Rashad McCants touched on a variety of topics in an interview with the Charlotte Observer last week, including his lack of a relationship with the University of North Carolina and UNC head coach Roy Williams. McCants made headlines a few years ago after claiming that while he attended UNC, the school encouraged student-athletes to take fake courses that bolstered their GPA. But despite that situation, McCants revealed that the biggest regret of his career wasn't playing the part of whistleblower for the University of North Carolina, but dating reality TV star Khloe Kardashian.

McCants and Kardashian briefly dated in 2008 and officially broke up in January of 2009. Not too long after the breakup, the Timberwolves decided to trade McCants, who was averaging 9 points a game at the time, to the Sacramento Kings. After playing in 24 games with the Kings, McCants never played in the NBA again, and McCants believes that dating Kardashian was a major reason why.

"Without that situation in play, I'm a $60-70 million player," said McCants. "Easily."

(Streeter Lecka/Getty Images)

He claims that him dating Kardashian gave people in the league the opportunity to doubt his commitment to playing in the NBA, and as a result, he believes he was blackballed from the league.

"I've been told, numerous conversations and numerous sources, that I've been blackballed," McCants said. "And it's just the way the league is sometimes. When one person who is a higher-up, Hall of Famer, says don't touch him, they won't. And that's just how it is."
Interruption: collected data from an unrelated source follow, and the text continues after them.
--- src/rtl/ssa_hw_pkg.sv ---
// Shared definitions for the parallel-copy lowering hardware.
// Holds the register-index width, copy-table depth, the scratch register
// used to break copy cycles, the copy record and the sequencer state enum.
package ssa_hw_pkg;

  localparam int REG_W      = 5;
  localparam int MAX_COPIES = 8;
  localparam int IDX_W      = $clog2(MAX_COPIES);
  localparam int CNT_W      = $clog2(MAX_COPIES + 1);

  // Highest register index is reserved as scratch for cycle breaking.
  localparam logic [REG_W-1:0] TMP_REG = {REG_W{1'b1}};

  typedef struct packed {
    logic [REG_W-1:0] dst;
    logic [REG_W-1:0] src;
  } copy_t;

  typedef enum logic [1:0] {
    LOAD = 2'd0,
    EMIT = 2'd1,
    DONE = 2'd2
  } pcs_state_e;

endpackage

--- src/rtl/pcs_select.sv ---
// Combinational move selection over the copy table.
// Ports:
//   pending      in  per-entry pending bits
//   copies       in  copy table {dst, src}
//   ready_mask   out pending entries whose dst is not read by another pending entry
//   sel_idx      out lowest-index ready entry (0 when none)
//   brk_idx      out lowest-index pending entry, the cycle-break victim
//   rewrite_mask out pending entries whose src equals dst of the break victim
module pcs_select
  import ssa_hw_pkg::*;
(
  input  logic [MAX_COPIES-1:0]  pending,
  input  copy_t [MAX_COPIES-1:0] copies,
  output logic [MAX_COPIES-1:0]  ready_mask,
  output logic [IDX_W-1:0]       sel_idx,
  output logic [IDX_W-1:0]       brk_idx,
  output logic [MAX_COPIES-1:0]  rewrite_mask
);

  // An entry may be written once no other pending copy still needs to read
  // its destination.
  always_comb begin
    ready_mask = '0;
    for (int i = 0; i < MAX_COPIES; i++) begin
      ready_mask[i] = pending[i];
      for (int j = 0; j < MAX_COPIES; j++) begin
        if (j != i && pending[j] && (copies[j].src == copies[i].dst)) begin
          ready_mask[i] = 1'b0;
        end
      end
    end
  end

  // Descending scan so the lowest index wins.
  always_comb begin
    sel_idx = '0;
    brk_idx = '0;
    for (int i = MAX_COPIES - 1; i >= 0; i--) begin
      if (ready_mask[i]) sel_idx = IDX_W'(i);
      if (pending[i])    brk_idx = IDX_W'(i);
    end
  end

  always_comb begin
    rewrite_mask = '0;
    for (int j = 0; j < MAX_COPIES; j++) begin
      rewrite_mask[j] = pending[j] && (copies[j].src == copies[brk_idx].dst);
    end
  end

endmodule

--- src/rtl/parallel_copy_sequencer.sv ---
// Sequentializes one batch of parallel register copies into ordered moves,
// breaking copy cycles through TMP_REG.
// Ports:
//   clk, rst_n          clock, asynchronous active-low reset
//   in_valid/in_ready   copy beat handshake; in_dst, in_src, in_last payload
//   out_valid/out_ready move handshake; out_dst, out_src, out_last payload
//   done                one-cycle pulse once the batch is fully emitted
//   err                 sticky batch error, cleared by the next batch's first beat
//   dbg_state           current FSM state
//
// Handshakes: a transfer happens on a rising edge where valid && ready are both
// high. A producer holding valid keeps its payload stable until the transfer;
// out_* are registered and hold while out_valid && !out_ready.
module parallel_copy_sequencer
  import ssa_hw_pkg::*;
(
  input  logic             clk,
  input  logic             rst_n,
  input  logic             in_valid,
  output logic             in_ready,
  input  logic [REG_W-1:0] in_dst,
  input  logic [REG_W-1:0] in_src,
  input  logic             in_last,
  output logic             out_valid,
  input  logic             out_ready,
  output logic [REG_W-1:0] out_dst,
  output logic [REG_W-1:0] out_src,
  output logic             out_last,
  output logic             done,
  output logic             err,
  output pcs_state_e       dbg_state
);

  pcs_state_e             state, state_d;
  copy_t [MAX_COPIES-1:0] copies;
  logic [MAX_COPIES-1:0]  pending;
  logic [CNT_W-1:0]       count;
  logic                   arm;         // first EMIT cycle, lets the table settle
  logic                   first_beat;  // next handshake opens a new batch

  logic [MAX_COPIES-1:0]  ready_mask, rewrite_mask, dst_hit, rest_mask;
  logic [IDX_W-1:0]       sel_idx, brk_idx;
  logic                   any_ready, any_pending;
  logic                   hs_in, slot_free, beat_tmp, beat_self, beat_dup;
  logic                   beat_wr, beat_err, overflow;
  logic                   do_emit, do_ready, do_break;

  pcs_select u_select (
    .pending      (pending),
    .copies       (copies),
    .ready_mask   (ready_mask),
    .sel_idx      (sel_idx),
    .brk_idx      (brk_idx),
    .rewrite_mask (rewrite_mask)
  );

  assign dbg_state   = state;
  assign any_ready   = |ready_mask;
  assign any_pending = |pending;
  assign rest_mask   = pending & ~(MAX_COPIES'(1) << sel_idx);

  always_comb begin
    dst_hit = '0;
    for (int i = 0; i < MAX_COPIES; i++) begin
      dst_hit[i] = pending[i] && (copies[i].dst == in_dst);
    end
  end

  // Next state and per-cycle control decisions.
  always_comb begin
    state_d   = state;
    hs_in     = in_valid && in_ready && (state == LOAD);
    slot_free = !out_valid || out_ready;
    beat_tmp  = (in_dst == TMP_REG) || (in_src == TMP_REG);
    beat_self = (in_dst == in_src);
    beat_dup  = |dst_hit;
    beat_err  = hs_in && (beat_tmp || (!beat_self && beat_dup));
    beat_wr   = hs_in && !beat_tmp && !beat_self && !beat_dup;
    // Filling the last slot without in_last closes the batch as an error.
    overflow  = beat_wr && !in_last && (count == CNT_W'(MAX_COPIES - 1));
    do_emit   = (state == EMIT) && !arm && slot_free;
    do_ready  = do_emit && any_ready;
    do_break  = do_emit && !any_ready && any_pending;

    case (state)
      LOAD:    if (hs_in && (in_last || overflow)) state_d = EMIT;
      EMIT:    if (do_emit && !any_pending) state_d = DONE;
      DONE:    state_d = LOAD;
      default: state_d = LOAD;
    endcase
  end

  always_ff @(posedge clk or negedge rst_n) begin
    if (!rst_n) state <= LOAD;
    else        state <= state_d;
  end

  always_ff @(posedge clk or negedge rst_n) begin
    if (!rst_n) begin
      copies     <= '0;
      pending    <= '0;
      count      <= '0;
      arm        <= 1'b0;
      first_beat <= 1'b1;
      in_ready   <= 1'b1;
      out_valid  <= 1'b0;
      out_dst    <= '0;
      out_src    <= '0;
      out_last   <= 1'b0;
      done       <= 1'b0;
      err        <= 1'b0;
    end else begin
      in_ready <= (state_d == LOAD);
      done     <= (state_d == DONE);
      arm      <= (state == LOAD) && (state_d == EMIT);

      if (hs_in) first_beat <= 1'b0;
      // Setting wins over the new-batch clear so a bad first beat still flags.
      if (hs_in && first_beat)   err <= 1'b0;
      if (beat_err || overflow)  err <= 1'b1;

      if (beat_wr) begin
        copies[count[IDX_W-1:0]]  <= {in_dst, in_src};
        pending[count[IDX_W-1:0]] <= 1'b1;
        count                     <= count + CNT_W'(1);
      end

      if (do_ready) begin
        out_valid        <= 1'b1;
        out_dst          <= copies[sel_idx].dst;
        out_src          <= copies[sel_idx].src;
        out_last         <= (rest_mask == '0);
        pending[sel_idx] <= 1'b0;
      end else if (do_break) begin
        // Save the victim's destination to scratch and redirect its readers;
        // the victim itself becomes ready on the next selection.
        out_valid <= 1'b1;
        out_dst   <= TMP_REG;
        out_src   <= copies[brk_idx].dst;
        out_last  <= 1'b0;
        for (int j = 0; j < MAX_COPIES; j++) begin
          if (rewrite_mask[j]) copies[j].src <= TMP_REG;
        end
      end else if (do_emit) begin
        out_valid <= 1'b0;
        out_last  <= 1'b0;
      end

      if (state == DONE) begin
        pending    <= '0;
        count      <= '0;
        first_beat <= 1'b1;
      end
    end
  end

endmodule

--- config.mk ---
export PLATFORM = sky130hd
export DESIGN_NAME = parallel_copy_sequencer
export DESIGN_NICKNAME = d
export VERILOG_FILES = /design/src/rtl/ssa_hw_pkg.sv /design/src/rtl/pcs_select.sv /design/src/rtl/parallel_copy_sequencer.sv
export SDC_FILE = /design/constraint.sdc
export NUM_CORES = 1
export LEC_CHECK = 0
export CORE_ASPECT_RATIO = 1.25
export CORE_MARGIN = 2
export CORE_UTILIZATION = 30
export DETAILED_ROUTE_END_ITERATION = 12
export HOLD_SLACK_MARGIN = 0.15
export PLACE_DENSITY_LB_ADDON = 0.3
export RECOVER_POWER = 50
export SLEW_MARGIN = 20
export SYNTH_ARGS = -nofsm -noshare
export SYNTH_HDL_FRONTEND = slang
export SYNTH_SLANG_ARGS = --single-unit
--- constraint.sdc ---
create_clock -name clk -period 3.9 [get_ports clk]
set_input_delay 0.78 -clock clk [delete_from_list [all_inputs] [get_ports clk]]
set_output_delay 0.78 -clock clk [all_outputs]
set_load 0.03 [all_outputs]
==> results.toml, run 1 <==
[outcome]
status = "finished, violations left"
violations = "max-capacitance violations, max-slew violations"

[yosys]
syn-instance-count = 1153
async_flop_share = 1.000
yosysWarnings = 0
yosysUniqueCellTypes = 70
yosysSeqAreaShare = 0.2657
synth_area_per_cell_sq_um = 9.074
synth_edf_count = 0
synth_nets = 1169
synth_flop_cell = "dfrtp_1"
synth_seq_cells = 111
synth_area_sq_um = 10460

[detailed_routing]
met1Wirelength_mm = 16.28
top_layer = "met4"
wl_per_cell_um = 25.69
finalWirelength_mm = 42.85
drc = 0
via_count = 9514
viasPerCell = 5.704
first_pass_iters = 6
antenna_left = 0
route.met2.wl_mm = 19.67
dr.first_iter.drc_count = 876
met3_length_mm = 2.650

[sta]
fmax_mhz = 273.8
min_period_ps = 3653
finalMaxSlewViolations = 52
finalSetupTns_ps = 0
setup_viol = 0
worstMarginPinSlew_ps = 2894
fin_worst_skew_ps = 15.93
fin_crit_sh = 0.9366
relSlewSlack = -0.9291
hold_violations = 0
grt_setup_unrepaired = "false"

[global_routing]
grt_overflow = 0
antenna_found_initial = 0
grt_use_total = 0.2390
grt_max_degree = 61
grt_pass1_wl_mm = 62.95
grt_pass1_vias = 9562

[final_layout]
syn_to_final_growth_pct = 15.64
final_cell_area_sq_um = 12100
multiInputGateArea_sq_um = 6957
drive_gt1_frac = 0.1817
diodes = 0
seq_area_sq_um = 2780
fin_nets = 1211
fillCellCount = 3593

[worst_setup_path]
worst_setup_path_end_kind = "flop"
critPathMostFrequentCell = "and4_4"
cpPeakStageDelay_ps = 800
arrival_ps = 3990
cp_max_fo = 10
cp_slowest_cell = "dfrtp_1"
rrSetupSlack_ps = 250
path_cells = "xor2_1 > nor4_1 > nand3_1 > and4_4 > and4_4 > o41a_1 > nor2_4 > nand4b_1 > a2111oi_0 > a32o_1"
crit_type = "reg2reg"
worst_setup_path_start_kind = "flop"
required_ps = 4240

[die]
num_io_pins = 32
die_height_um = 212.8
die_w_um = 171.0
die-area_sq_um = 36390
coreArea_sq_um = 34420
start_util = 0.3039
num_rows = 76

[placed_design]
dpl-instance-area_sq_um = 11770
io_buffer_count = 31
place.gp.congestion = 1.018
post-dp-hpwl_mm = 32.78

[min_path]
holdCritPathClass = "reg2reg"

[cts]
cts_buffers = 9
cts_tree = "built"
cts-htree-levels = 3
worstSkewPairLatency_ps = 390
clkTransAtPathRegs_ps = 90
cts_root_buffer = "clkbuf_16"
cts_buffer_depth = 2
cts.sinks = 111

[pwr]
p_leak_nw = 5.186
peakVddDrop_v = 0.0003232
p_per_area_nw_per_um2 = 1091

[run]
drv_cap = 1
timing repair:
| action | in CTS | in global routing |
|---|---|---|
| resized for setup | 0 | 1 |
| hold buffers | 0 | 0 |
| buffers inserted | 0 | 0 |
| hold endpoints to repair | 0 | 0 |
| endpoints found under the setup margin | 0 | 6 |
cells in the mapped netlist (all sizes together) (17+ instances only):
cell type,instances,share of area
xor2,244,0.20
xnor2,124,0.10
dfrtp,109,0.26
buf,100,0.051
nor4,70,0.042
nand2,64,0.023
nand3,59,0.028
mux2,41,0.044
mux2i,40,0.043
nor2,31,0.012
clkbuf,30,0.011
inv,26,0.0093
nand4,26,0.016
a21oi,17,0.0085
nor3,17,0.0086
o21ai,17,0.0081
through the flow:
| stage | power, mW | std cells | utilization | hold WS, ps | worst slack (ps) |
|---|---|---|---|---|---|
| 6_report | 13.21 | 1668 | 0.3515 | 464.2 | 247.3 |
| 5_1_grt | 13.92 | 1668 | 0.3515 | 493.4 | 94.74 |
| 4_1_cts | 13.05 | 1668 | 0.3514 | 461.9 | 218.4 |
| 3_5_place_dp | 11.93 | 1652 | 0.3419 | 458.1 | 108.8 |
| 3_3_place_gp | 11.85 | 1652 | 0.3419 | 449.3 | 158.7 |
| 2_1_floorplan | 8.902 | 1153 | - | 439.3 | 701.4 |
worst max-delay path: cells and delay by family, from the launching register on:
| family | cells | cell delay [ps] |
|---|---|---|
| AND/OR/NAND/NOR | 6 | 1330 |
| AO/OA/AOI/OAI | 3 | 1300 |
| flip-flops | 1 | 800 |
| XOR/XNOR | 1 | 150 |
power breakdown:
group	switching, mW	internal, mW	leakage (nW)	total (mW)
logic	4.66	4.01	3.63	8.67
clock network	0.511	0.548	0.161	1.06
registers	1.84	1.64	1.39	3.48
cells in the final DEF (no fill, tap or decap), types with 24 or more instances in the layout:
master           synthesis  final
nor4_1                  69     69
clkdlybuf4s50_1          0     24
mux2i_1                 36     36
nand2_1                 64     64
dfrtp_1                109    109
buf_4                    7    123
inv_1                   25     25
nand3_1                 59     59
mux2_2                  41     41
xor2_1                 244    244
nor2_1                  30     30
nand4_1                 26     26
xnor2_1                124    124
per-layer routing:
metal  vias to the layer above  track usage
li1                       4081            -
met1                      4687       0.2776
met2                       555       0.3877
met3                       191      0.03448
met4                         0       0.2011
met5                         -            0
logic make-up (layout without fill, tap and decap cells):
group | Yosys count | in the layout | share of synthesized area
fa+ha+maj | 1 | 1 | 0.001196
flops | 111 | 111 | 0.2657
buf+inv | 156 | 203 | 0.07139
mux | 91 | 91 | 0.1087
simple gates | 308 | 308 | 0.1608
xor+xnor | 368 | 368 | 0.3081
compound gates | 118 | 118 | 0.08407
final cells by class:
cell class	count	area share
Clock inverter	5	0.006205
Sequential cell	111	0.2298
Multi-Input combinational cell	886	0.5750
Clock buffer	11	0.02089
Timing Repair Buffer	161	0.1117
Tap cell	468	0.04840
Inverter	26	0.008066
path summary, 6_finish.rpt:
kind / start / to / depth (start not counted)
hold reg to reg: first_beat / first_beat / 2
max in group asynchronous: rst_n / copies[35] / 1
setup / recovery: copies[57] / out_last / 10
hold / removal: first_beat / first_beat / 2
setup reg to reg: copies[57] / out_last / 10
min in group asynchronous: rst_n / out_src[0] / 1
flip-flops by register name (all words and copies together) (netlist names), 2 cells and up:
name / flops
out_src: 5
pending: 8
dbg_state: 2
out_dst: 5
count: 4
copies: 80
Power figures use the tool's default switching activity.
==> inputs of run 2 (changes only) <==
--- a/config.mk
+++ b/config.mk
@@ -6,4 +6,6 @@
 export NUM_CORES = 1
 export LEC_CHECK = 0
+export CELL_PAD_IN_SITES_DETAIL_PLACEMENT = 1
+export CELL_PAD_IN_SITES_GLOBAL_PLACEMENT = 2
 export CORE_ASPECT_RATIO = 1.25
 export CORE_MARGIN = 2
==> constraint.sdc (replaced) <==
create_clock -name clk -period 3.9 [get_ports clk]
set_input_delay 0.78 -clock clk [delete_from_list [all_inputs] [get_ports clk]]
set_output_delay 0.78 -clock clk [all_outputs]
set_load 0.05 [all_outputs]
==> results.toml, run 2 (synthesis results as in run 1) <==
[sta]
min_period_ps = 3610
hold-worst-slack_ps = 473.5
finalSetupTns_ps = 0
relSlewSlack = -0.9496
hold_violations = 0
worstMarginPinSlew_ps = 2924
fin_worst_skew_ps = 21.14
setup_viol = 0
grt_setup_unrepaired = "false"
fmax_mhz = 277.0
finalMaxSlewViolations = 52
fin_crit_sh = 0.9257

[min_path]
holdCritPathClass = "reg2reg"
hold_depth = 2

[pwr]
swShare = 0.5374
p_sw_mw = 7.418
p_leak_nw = 5.191
p_int_mw = 6.386
p_clk_frac = 0.079
power_frac_comb = 0.659
pwr-share-seq = 0.262
peakVddDrop_v = 0.0003375
p_per_area_nw_per_um2 = 1139

[worst_setup_path]
rr_worst_depth = 11
required_ps = 4240
worst_setup_path_end_kind = "flop"
cp_max_fo = 10
worst_setup_path_start_kind = "flop"
crit_type = "reg2reg"
arrival_ps = 3950

[cts]
cts.sinks = 111
clkTransAtPathRegs_ps = 90
cts_buffer_depth = 2
cts_tree = "built"
cts_buffers = 9
cts_root_buffer = "clkbuf_16"
cts_resized = 0
cts_hold_buf = 0
cts.repair_timing.setup_buffer_count = 0
cts-htree-levels = 3
worstSkewPairLatency_ps = 400

[detailed_routing]
finalWirelength_mm = 46.26
dr.first_iter.drc_count = 605
viasPerCell = 5.555
wl_per_cell_um = 27.70
via_count = 9277
drc = 0
antenna_left = 0
first_pass_iters = 7

[final_layout]
drive_gt1_frac = 0.1822
largest_register_ffs = 80
fin_nets = 1213
regMostFlops = "copies"
fillCellCount = 4050
seq_area_sq_um = 2780
reg_top3 = "copies: 80 flops, pending: 8 flops"
final_cell_mix = "xor2_1, xnor2_1, buf_4, dfrtp_1, nor4_1"
final_cell_area_sq_um = 12120
multiInputGateArea_sq_um = 6945
final_common_cell = "xor2_1"
syn_to_final_growth_pct = 15.80
diodes = 0

[placed_design]
io_buffer_count = 31
place.gp.congestion = 0.9141
dpl-instance-area_sq_um = 11800
post-dp-hpwl_mm = 35.80

[die]
num_rows = 76
coreArea_sq_um = 34420
die_height_um = 212.8
die-area_sq_um = 36390
die_w_um = 171.0
start_util = 0.3039
num_io_pins = 32

[global_routing]
grt_pass1_vias = 9894
grt_overflow = 0
antenna_found_initial = 0
grt_use_total = 0.2612
grt_pass1_wl_mm = 68.28
grt_max_degree = 52

[run]
drv_cap = 1

[outcome]
status = "finished, violations left"
violations = "max-capacitance violations, max-slew violations"
[run 2: cell types whose count changed in the layout (fill, tap and decap cells not counted), moves of 2 or more]
cell and delta:
buf_4 -2, clkbuf_2 +2, clkbuf_8 -2, inv_6 +2
[run 2: metrics by stage]
stage | cells | util | worst slack (ps) | total power, mW
after floorplan | 1153 | - | 700.6 | 9.019
after global placement | 1654 | 0.3427 | 107.2 | 12.43
after detailed placement | 1654 | 0.3427 | 61.23 | 12.61
after CTS | 1670 | 0.3524 | 319.2 | 13.75
after global routing | 1670 | 0.3520 | 59.96 | 14.61
final | 1670 | 0.3520 | 289.8 | 13.80
[run 2: worst max-delay path, cell delays in order, from the launching register on]
cell and delay, ps:
dfrtp_1 790, xor2_1 140, nor4_1 370, nand3_1 190, and4_1 250, nand4_1 240
nand3_1 210, buf_4 240, nor2_4 240, nand4b_1 130, a2111oi_0 500, a32o_1 240
[run 2: per-layer routing]
| metal | wire length (um) | vias up | track usage |
|---|---|---|---|
| li1 | - | 4089 | - |
| met1 | 18780 | 4742 | 0.3141 |
| met2 | 22400 | 319 | 0.4420 |
| met3 | 1755 | 127 | 0.02873 |
| met4 | 3321 | 0 | 0.1680 |
| met5 | 0 | - | 0 |
[run 2: layout make-up]
cell class / count / area share
clock buffers: 9 / 0.01859
clock inverters: 7 / 0.009088
inverters: 26 / 0.008055
multi-input cells: 886 / 0.5733
flip-flops and latches: 111 / 0.2295
well taps: 468 / 0.04833
repair buffers: 163 / 0.1132
[run 2: worst paths after layout]
check,start,to,slack [ps]
hold / removal,first_beat,first_beat,470
min in group asynchronous,rst_n,copies[68],1340
hold reg to reg,first_beat,first_beat,470
setup reg to reg,copies[53],out_last,290
setup / recovery,copies[53],out_last,290
max in group asynchronous,rst_n,out_dst[3],600
[run 2: power by group through the flow]
stage / Clock [mW] / Combinational [mW] / Sequential (mW)
floorplan: 0 / 6.84 / 2.18
detailed placement: 0 / 9.00 / 3.60
CTS: 1.12 / 9.05 / 3.58
global placement: 0 / 8.84 / 3.59
finish: 1.10 / 9.09 / 3.61
global route: 1.15 / 9.81 / 3.65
Though McCants hasn't played in the NBA since the 2008-09 season, he is still on the verge of a fresh start. In June, McCants will be one of the players featured in the BIG3, a new three-on-three basketball league that features former NBA players. McCants was the first overall pick of the league's draft.

"At 32 years old, with seven years being unacknowledged at all, it's not gonna be my fight to get back to a place that doesn't want me," he said. "To be picked No. 1 in the BIG3, it feels like home."